Researchers from Northern Illinois University (NIU) and Seattle University performed the first systematic literature review to date to gauge the effectiveness of community-based palliative care in achieving desired outcomes. The study authors examined research contained in four electronic academic databases for papers published through August 2021. The study appeared in the journal Social Science & Medicine.
“[The study findings] are especially relevant now because there’s the push by legislators for Medicare to cover these services,” study author M. Courtney Hughes, associate professor in the School of Health Studies at NIU, told Hospice News. “Put them together with the improvements in quality-of-life-related outcomes, there’s a strong case for implementing community based palliative care.”
Hospices provide nearly 50% of home- and community-based palliative care in the United States, according to a 2019 study by the Center to Advance Palliative Care (CAPC). Many of these providers have reported a rise in demand for this care during the COVID-19 pandemic.
In July of last year a bipartisan group of Senators from the Comprehensive Care Caucus introduced the Expanding Access to Palliative Care Act, which would create a dedicated community-based palliative care benefit within Medicare. To date the bill has not moved forward.
In September 2021, 10 members of the U.S. House of Representatives Ways & Means Committee wrote to U.S. Centers for Medicare & Medicaid Services (CMS) Administrator Chiquita Brooks-LaSure to call for a demonstration to test such a benefit. The agency’s Center for Medicare & Medicaid Innovation (CMMI) has the authority to develop and test new payment models without seeking congressional approval for each demonstration.
The establishment of a dedicated palliative care payment model has been a longstanding goal of many in the hospice community.
The study, which was international in scope, also revealed unanswered questions in the palliative care space that require more research to unravel, according to the authors. This includes findings that some programs were less successful than others in achieving positive clinical or financial outcomes. The authors recommend additional investigations into the characteristics of successful programs.
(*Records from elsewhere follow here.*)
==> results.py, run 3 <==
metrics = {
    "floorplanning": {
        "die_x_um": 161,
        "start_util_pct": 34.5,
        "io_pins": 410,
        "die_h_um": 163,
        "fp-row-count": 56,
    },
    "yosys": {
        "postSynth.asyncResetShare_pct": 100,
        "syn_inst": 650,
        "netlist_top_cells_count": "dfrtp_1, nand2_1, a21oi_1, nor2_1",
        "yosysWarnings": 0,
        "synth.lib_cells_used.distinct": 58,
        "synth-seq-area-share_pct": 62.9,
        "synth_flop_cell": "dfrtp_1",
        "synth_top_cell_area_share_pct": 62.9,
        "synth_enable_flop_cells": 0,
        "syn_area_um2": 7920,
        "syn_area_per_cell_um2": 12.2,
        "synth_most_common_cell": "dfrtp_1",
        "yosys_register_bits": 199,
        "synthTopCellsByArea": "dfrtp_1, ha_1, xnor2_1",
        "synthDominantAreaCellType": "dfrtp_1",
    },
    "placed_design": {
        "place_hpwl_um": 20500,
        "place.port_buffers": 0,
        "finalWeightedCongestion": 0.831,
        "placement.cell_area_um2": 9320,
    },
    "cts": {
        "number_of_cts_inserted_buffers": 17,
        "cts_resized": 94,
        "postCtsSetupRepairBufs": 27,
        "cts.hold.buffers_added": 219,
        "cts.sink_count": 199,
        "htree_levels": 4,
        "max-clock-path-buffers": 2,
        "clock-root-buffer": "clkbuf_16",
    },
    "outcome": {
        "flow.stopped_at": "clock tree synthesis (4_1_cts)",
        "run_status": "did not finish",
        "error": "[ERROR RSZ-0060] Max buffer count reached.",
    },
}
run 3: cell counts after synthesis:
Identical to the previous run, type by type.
--- config.mk ---
export PLATFORM = sky130hd
export DESIGN_NAME = rcdiv_tick_gen
export DESIGN_NICKNAME = d
export VERILOG_FILES = /design/src/rtl/rcdiv_pkg.sv /design/src/rtl/rcdiv_serdiv.sv /design/src/rtl/rcdiv_divreg.sv /design/src/rtl/rcdiv_phase.sv /design/src/rtl/rcdiv_tick_gen.sv
export SDC_FILE = /design/constraint.sdc
export NUM_CORES = 1
export LEC_CHECK = 0
export BUFFER_PORTS_ARGS = -buffer_cell sky130_fd_sc_hd__buf_2
export CAP_MARGIN = 20
export CORE_ASPECT_RATIO = 0.7
export CORE_MARGIN = 4
export CORE_UTILIZATION = 45
export CTS_CLUSTER_DIAMETER = 30
export DETAILED_ROUTE_END_ITERATION = 8
export HOLD_SLACK_MARGIN = 0.15
export PLACE_DENSITY = 0.63
export SYNTH_ARGS = -nofsm -noshare
export SYNTH_HDL_FRONTEND = slang
export SYNTH_SLANG_ARGS = --single-unit
--- constraint.sdc ---
create_clock -name clk -period 2.85 [get_ports clk]
set_input_delay 0.7125 -clock clk [delete_from_list [all_inputs] [get_ports clk]]
set_output_delay 0.7125 -clock clk [all_outputs]
set_load 0.02 [all_outputs]
--- src/rtl/rcdiv_pkg.sv ---
package rcdiv_pkg;
   localparam int unsigned DEF_DIV_W   = 16;
   localparam int unsigned DEF_FRAC_W  = 11;
   localparam int unsigned DEF_PER_W   = 24;
   localparam int unsigned DEF_NUM_W   = 32;
   localparam longint unsigned DEF_NUMERATOR = 64'd384000000;

   typedef enum logic {
      SD_IDLE = 1'b0,
      SD_RUN  = 1'b1
   } sd_state_e;
endpackage

--- src/rtl/rcdiv_serdiv.sv ---
module rcdiv_serdiv
   import rcdiv_pkg::*;
#(
   parameter int unsigned     NUM_W     = DEF_NUM_W,
   parameter int unsigned     DEN_W     = DEF_PER_W,
   parameter longint unsigned NUMERATOR = DEF_NUMERATOR
) (
   input  logic             clk,
   input  logic             rst_n,
   input  logic             start,
   input  logic [DEN_W-1:0] den,
   output logic             busy,
   output logic             done,
   output logic [NUM_W-1:0] quo
);
   localparam int unsigned CNT_W = (NUM_W > 1) ? $clog2(NUM_W) : 1;
   localparam logic [CNT_W-1:0] LAST = CNT_W'(NUM_W - 1);
   localparam logic [NUM_W-1:0] NUM_V = NUM_W'(NUMERATOR);

   sd_state_e        state;
   logic [CNT_W-1:0] cnt;
   logic [DEN_W-1:0] rem;
   logic [DEN_W-1:0] den_q;
   logic [NUM_W-1:0] q;
   logic             done_q;

   logic [DEN_W:0]   rem_sh;
   logic [DEN_W:0]   rem_diff;
   logic             fits;
   logic [DEN_W-1:0] rem_nx;

   always_comb begin
      rem_sh   = {rem, q[NUM_W-1]};
      rem_diff = rem_sh - {1'b0, den_q};
      fits     = (rem_sh >= {1'b0, den_q});
      rem_nx   = fits ? rem_diff[DEN_W-1:0] : rem_sh[DEN_W-1:0];
   end

   always_ff @(posedge clk or negedge rst_n) begin
      if (!rst_n) begin
         state  <= SD_IDLE;
         cnt    <= '0;
         rem    <= '0;
         den_q  <= '0;
         q      <= '0;
         done_q <= 1'b0;
      end else begin
         done_q <= 1'b0;
         case (state)
            SD_IDLE: begin
               if (start) begin
                  state <= SD_RUN;
                  cnt   <= '0;
                  rem   <= '0;
                  den_q <= den;
                  q     <= NUM_V;
               end
            end
            SD_RUN: begin
               rem <= rem_nx;
               q   <= {q[NUM_W-2:0], fits};
               cnt <= cnt + 1'b1;
               if (cnt == LAST) begin
                  state  <= SD_IDLE;
                  done_q <= 1'b1;
               end
            end
            default: state <= SD_IDLE;
         endcase
      end
   end

   assign busy = (state == SD_RUN);
   assign done = done_q;
   assign quo  = q;
endmodule

--- src/rtl/rcdiv_divreg.sv ---
module rcdiv_divreg #(
   parameter int unsigned       DIV_W     = 16,
   parameter int unsigned       FRAC_W    = 11,
   parameter int unsigned       QUO_W     = 32,
   parameter logic [DIV_W-1:0]  RESET_DIV = 16'h5000,
   parameter bit                SATURATE  = 1'b1
) (
   input  logic             clk,
   input  logic             rst_n,
   input  logic             host_wr,
   input  logic [DIV_W-1:0] host_val,
   input  logic             cal_done,
   input  logic [QUO_W-1:0] cal_quo,
   input  logic             commit,
   output logic [DIV_W-1:0] active
);
   localparam int unsigned INT_W = DIV_W - FRAC_W;

   logic             cal_ok;
   logic [DIV_W-1:0] cal_val;
   logic             cand_v;
   logic [DIV_W-1:0] cand;
   logic             cand_ok;
   logic [DIV_W-1:0] pend;
   logic             pend_v;
   logic [DIV_W-1:0] act_q;

   generate
      if (QUO_W <= DIV_W) begin : g_narrow
         assign cal_ok  = 1'b1;
         assign cal_val = DIV_W'(cal_quo);
      end else if (SATURATE) begin : g_clamp
         logic over;
         assign over    = |cal_quo[QUO_W-1:DIV_W];
         assign cal_ok  = 1'b1;
         assign cal_val = over ? {DIV_W{1'b1}} : cal_quo[DIV_W-1:0];
      end else begin : g_drop
         assign cal_ok  = ~|cal_quo[QUO_W-1:DIV_W];
         assign cal_val = cal_quo[DIV_W-1:0];
      end
   endgenerate

   always_comb begin
      cand_v = 1'b0;
      cand   = '0;
      if (host_wr) begin
         cand_v = 1'b1;
         cand   = host_val;
      end else if (cal_done && cal_ok) begin
         cand_v = 1'b1;
         cand   = cal_val;
      end
      cand_ok = |cand[DIV_W-1 -: INT_W];
   end

   always_ff @(posedge clk or negedge rst_n) begin
      if (!rst_n) begin
         act_q  <= RESET_DIV;
         pend   <= RESET_DIV;
         pend_v <= 1'b0;
      end else begin
         if (commit && pend_v) begin
            act_q  <= pend;
            pend_v <= 1'b0;
         end
         if (cand_v && cand_ok) begin
            pend   <= cand;
            pend_v <= 1'b1;
         end
      end
   end

   assign active = act_q;
endmodule

--- src/rtl/rcdiv_phase.sv ---
module rcdiv_phase #(
   parameter int unsigned DIV_W  = 16,
   parameter int unsigned FRAC_W = 11
) (
   input  logic             clk,
   input  logic             rst_n,
   input  logic             src_tick,
   input  logic [DIV_W-1:0] divisor,
   output logic             wrap,
   output logic             tick
);
   localparam int unsigned PH_W = DIV_W + 1;
   localparam logic [PH_W-1:0] STEP = PH_W'(1) << FRAC_W;

   logic [PH_W-1:0] phase;
   logic [PH_W-1:0] sum;
   logic [PH_W-1:0] div_x;
   logic            tick_q;

   always_comb begin
      div_x = {1'b0, divisor};
      sum   = phase + STEP;
      wrap  = src_tick && (sum >= div_x);
   end

   always_ff @(posedge clk or negedge rst_n) begin
      if (!rst_n) begin
         phase  <= '0;
         tick_q <= 1'b0;
      end else begin
         tick_q <= wrap;
         if (src_tick) begin
            phase <= wrap ? (sum - div_x) : sum;
         end
      end
   end

   assign tick = tick_q;
endmodule

--- src/rtl/rcdiv_tick_gen.sv ---
module rcdiv_tick_gen
   import rcdiv_pkg::*;
#(
   parameter int unsigned     DIV_W     = DEF_DIV_W,
   parameter int unsigned     FRAC_W    = DEF_FRAC_W,
   parameter int unsigned     PER_W     = DEF_PER_W,
   parameter int unsigned     NUM_W     = DEF_NUM_W,
   parameter longint unsigned NUMERATOR = DEF_NUMERATOR,
   parameter logic [DIV_W-1:0] RESET_DIV = 16'h5000,
   parameter bit              SATURATE  = 1'b1
) (
   input  logic             clk,
   input  logic             rst_n,
   input  logic             src_tick,
   input  logic             div_wr,
   input  logic [DIV_W-1:0] div_wdata,
   input  logic             cal_start,
   input  logic [PER_W-1:0] cal_period,
   output logic             tick_out,
   output logic [DIV_W-1:0] div_cur,
   output logic             cal_busy,
   output logic             cal_done
);
   generate
      if (FRAC_W == 0 || FRAC_W >= DIV_W) begin : g_bad_frac
         $error("rcdiv_tick_gen: FRAC_W must lie between 1 and DIV_W-1");
      end
      if (NUM_W < 2 || NUM_W > 64) begin : g_bad_num
         $error("rcdiv_tick_gen: NUM_W must lie between 2 and 64");
      end
      if (RESET_DIV[DIV_W-1 -: (DIV_W - FRAC_W)] == '0) begin : g_bad_rst
         $error("rcdiv_tick_gen: RESET_DIV needs a nonzero integer part");
      end
   endgenerate

   logic             wrap;
   logic [NUM_W-1:0] quo;
   logic [DIV_W-1:0] active;

   rcdiv_serdiv #(
      .NUM_W     (NUM_W),
      .DEN_W     (PER_W),
      .NUMERATOR (NUMERATOR)
   ) u_serdiv (
      .clk   (clk),
      .rst_n (rst_n),
      .start (cal_start),
      .den   (cal_period),
      .busy  (cal_busy),
      .done  (cal_done),
      .quo   (quo)
   );

   rcdiv_divreg #(
      .DIV_W     (DIV_W),
      .FRAC_W    (FRAC_W),
      .QUO_W     (NUM_W),
      .RESET_DIV (RESET_DIV),
      .SATURATE  (SATURATE)
   ) u_divreg (
      .clk      (clk),
      .rst_n    (rst_n),
      .host_wr  (div_wr),
      .host_val (div_wdata),
      .cal_done (cal_done),
      .cal_quo  (quo),
      .commit   (wrap),
      .active   (active)
   );

   rcdiv_phase #(
      .DIV_W  (DIV_W),
      .FRAC_W (FRAC_W)
   ) u_phase (
      .clk      (clk),
      .rst_n    (rst_n),
      .src_tick (src_tick),
      .divisor  (active),
      .wrap     (wrap),
      .tick     (tick_out)
   );

   assign div_cur = active;
endmodule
Researchers also cited a lack of available literature on palliative care in low-income and lower-middle-income countries, as well as the impact of those services on some vulnerable populations, globally. The study found variations in results among patients with certain diagnoses and between older versus younger patients that require further inquiry.
In the United States, a key issue was the racial and socioeconomic disparities that persist in the nation’s health care system.
“One other suggestion we would have for future research in the United States is looking into disparities of care that are often reported here in terms of end-of-life care,” said co-author Erin Vernon, associate professor of economics at Seattle University. “The little bit of research that’s done in this area is highly promising and could help alleviate some of these issues. More needs to be done to confirm those findings.”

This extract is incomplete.